She fell into a forward roll. Barrabus again had to nod in admiration when she came up, spinning to rush right back at the fallen Netherese. She held not two weapons, not a staff and a flail, but a single eight-foot pole.
Clutching his throat and trying futilely to roll away, Arklin presented an easy target and the elf planted the end of that pole just above the top of Arklin’s collarbone and vaulted up into the air, her weight pressing the pole into the squirming, shrieking Shadovar.
A blast of crackling lightning blurred Barrabus’s vision as it shocked Arklin’s prostrate form. When the elf lightly touched down to her feet on the far side of the fallen warrior, she skipped away, paying his still form no more heed.
Barrabus had seen her, so he had an advantage, he told himself as he started through the forest to intercept her.
The eight-foot full length of Kozah’s Needle made moving through the forest more difficult, so Dahlia folded her staff into a thicker, four-foot walking stick. She needed to remain agile.
He was out there.
The bodies of Ashmadai warriors proved it. Certainly their Netherese opponents had many capable fighters, but the recent kills, so clean, so precise, spoke of the mysterious man who had stepped from the shadows to rain death upon the Ashmadai. The ferocious warrior cultists of Asmodeus, who proclaimed their greatest hope to be dying-even to be raised as undead warriors-for the cause, spoke of the Netherese assassin with a noticeable tremor.

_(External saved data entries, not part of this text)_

### config.mk
export PLATFORM = sky130hd
export DESIGN_NAME = apb_xfer_ctrl
export DESIGN_NICKNAME = d
export VERILOG_FILES = /design/src/rtl/apb_pkg.sv /design/src/rtl/apb_xfer_ctrl.sv
export SDC_FILE = /design/constraint.sdc
export NUM_CORES = 1
export LEC_CHECK = 0
export BUFFER_PORTS_ARGS = -buffer_cell sky130_fd_sc_hd__buf_2
export CAP_MARGIN = 20
export CORE_MARGIN = 1
export CORE_UTILIZATION = 51
export CTS_BUF_LIST = sky130_fd_sc_hd__clkbuf_8
export DETAILED_ROUTE_END_ITERATION = 8
export PLACE_DENSITY = 0.85
export SLEW_MARGIN = 0
export SYNTH_ARGS = -nofsm -noshare
export SYNTH_HDL_FRONTEND = slang
export SYNTH_SLANG_ARGS = --single-unit
### constraint.sdc
create_clock -name clk -period 6.3 [get_ports clk]
set_input_delay 0.315 -clock clk [delete_from_list [all_inputs] [get_ports clk]]
set_output_delay 0.315 -clock clk [all_outputs]
set_load 0.02 [all_outputs]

And all of that, of course, had only prompted Dahlia to go out there in hopes of encountering this shade herself.
She let her instincts take over. She didn’t try to pick out any particular movement, sound, or smell, but let the whole of the environment guide her.
He was close, perhaps stalking her.
Even before he had become something other than strictly human, Barrabus could slip from shadow to concealment to shadow with the very best of Faer?n’s rogues. He needed no elven boots to keep his soft footfalls from the ears of a clumsy human, but with their added benefits, not a creature in the world could hear his approach.
He’d moved with all speed once he spotted the Thayan champion, that striking elf woman with her distinctive weapon. He slowed his pace only as he’d neared the spot, and had lost sight of her only once or twice in that rush. He had to be careful, had to keep obstacles-trees, at least-between himself and the woman.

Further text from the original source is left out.